## [Work instructions]
Copy every line below exactly.

Items from a data source:
┄┄┄┄┄┄┄┄┄┄┄┄┄┄┄┄┄┄┄┄

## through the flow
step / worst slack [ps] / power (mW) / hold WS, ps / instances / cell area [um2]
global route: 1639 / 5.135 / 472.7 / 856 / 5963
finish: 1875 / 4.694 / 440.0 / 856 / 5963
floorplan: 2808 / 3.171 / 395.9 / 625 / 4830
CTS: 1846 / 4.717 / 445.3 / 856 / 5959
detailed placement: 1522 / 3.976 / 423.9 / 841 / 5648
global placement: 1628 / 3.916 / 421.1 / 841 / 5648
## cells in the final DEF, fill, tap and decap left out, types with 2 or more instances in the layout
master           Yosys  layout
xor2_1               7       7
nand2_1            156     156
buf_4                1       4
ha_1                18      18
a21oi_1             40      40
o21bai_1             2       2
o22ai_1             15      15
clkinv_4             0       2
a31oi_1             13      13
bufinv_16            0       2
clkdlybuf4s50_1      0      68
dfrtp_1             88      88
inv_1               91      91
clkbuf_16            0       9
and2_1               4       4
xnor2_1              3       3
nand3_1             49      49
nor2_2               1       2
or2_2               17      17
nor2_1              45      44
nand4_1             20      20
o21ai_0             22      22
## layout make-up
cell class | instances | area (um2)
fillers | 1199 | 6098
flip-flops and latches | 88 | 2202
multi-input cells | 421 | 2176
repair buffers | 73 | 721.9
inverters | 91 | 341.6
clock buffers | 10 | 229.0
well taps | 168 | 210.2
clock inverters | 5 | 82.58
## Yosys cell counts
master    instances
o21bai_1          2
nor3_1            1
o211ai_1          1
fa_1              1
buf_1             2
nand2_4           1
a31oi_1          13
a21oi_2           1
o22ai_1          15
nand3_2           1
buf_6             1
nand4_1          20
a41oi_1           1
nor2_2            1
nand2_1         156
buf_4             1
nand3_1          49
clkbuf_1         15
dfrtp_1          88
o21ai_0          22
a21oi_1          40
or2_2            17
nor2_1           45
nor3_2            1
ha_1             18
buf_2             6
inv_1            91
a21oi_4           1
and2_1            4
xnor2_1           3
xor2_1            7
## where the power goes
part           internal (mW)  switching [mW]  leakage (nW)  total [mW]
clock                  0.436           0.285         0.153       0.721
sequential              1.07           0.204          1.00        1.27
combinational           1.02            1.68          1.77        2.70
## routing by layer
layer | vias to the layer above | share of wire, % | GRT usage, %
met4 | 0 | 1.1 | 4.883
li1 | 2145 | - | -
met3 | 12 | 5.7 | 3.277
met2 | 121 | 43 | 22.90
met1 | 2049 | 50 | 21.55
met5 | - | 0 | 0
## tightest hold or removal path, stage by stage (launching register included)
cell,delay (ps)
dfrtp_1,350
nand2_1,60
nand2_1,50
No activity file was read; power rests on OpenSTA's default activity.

┄┄┄┄┄┄┄┄┄┄┄┄┄┄┄┄┄┄┄┄

## [Completed exercise]
## through the flow
step / worst slack [ps] / power (mW) / hold WS, ps / instances / cell area [um2]
global route: 1639 / 5.135 / 472.7 / 856 / 5963
finish: 1875 / 4.694 / 440.0 / 856 / 5963
floorplan: 2808 / 3.171 / 395.9 / 625 / 4830
CTS: 1846 / 4.717 / 445.3 / 856 / 5959
detailed placement: 1522 / 3.976 / 423.9 / 841 / 5648
global placement: 1628 / 3.916 / 421.1 / 841 / 5648
## cells in the final DEF, fill, tap and decap left out, types with 2 or more instances in the layout
master           Yosys  layout
xor2_1               7       7
nand2_1            156     156
buf_4                1       4
ha_1                18      18
a21oi_1             40      40
o21bai_1             2       2
o22ai_1             15      15
clkinv_4             0       2
a31oi_1             13      13
bufinv_16            0       2
clkdlybuf4s50_1      0      68
dfrtp_1             88      88
inv_1               91      91
clkbuf_16            0       9
and2_1               4       4
xnor2_1              3       3
nand3_1             49      49
nor2_2               1       2
or2_2               17      17
nor2_1              45      44
nand4_1             20      20
o21ai_0             22      22
## layout make-up
cell class | instances | area (um2)
fillers | 1199 | 6098
flip-flops and latches | 88 | 2202
multi-input cells | 421 | 2176
repair buffers | 73 | 721.9
inverters | 91 | 341.6
clock buffers | 10 | 229.0
well taps | 168 | 210.2
clock inverters | 5 | 82.58
## Yosys cell counts
master    instances
o21bai_1          2
nor3_1            1
o211ai_1          1
fa_1              1
buf_1             2
nand2_4           1
a31oi_1          13
a21oi_2           1
o22ai_1          15
nand3_2           1
buf_6             1
nand4_1          20
a41oi_1           1
nor2_2            1
nand2_1         156
buf_4             1
nand3_1          49
clkbuf_1         15
dfrtp_1          88
o21ai_0          22
a21oi_1          40
or2_2            17
nor2_1           45
nor3_2            1
ha_1             18
buf_2             6
inv_1            91
a21oi_4           1
and2_1            4
xnor2_1           3
xor2_1            7
## where the power goes
part           internal (mW)  switching [mW]  leakage (nW)  total [mW]
clock                  0.436           0.285         0.153       0.721
sequential              1.07           0.204          1.00        1.27
combinational           1.02            1.68          1.77        2.70
## routing by layer
layer | vias to the layer above | share of wire, % | GRT usage, %
met4 | 0 | 1.1 | 4.883
li1 | 2145 | - | -
met3 | 12 | 5.7 | 3.277
met2 | 121 | 43 | 22.90
met1 | 2049 | 50 | 21.55
met5 | - | 0 | 0
## tightest hold or removal path, stage by stage (launching register included)
cell,delay (ps)
dfrtp_1,350
nand2_1,60
nand2_1,50
No activity file was read; power rests on OpenSTA's default activity.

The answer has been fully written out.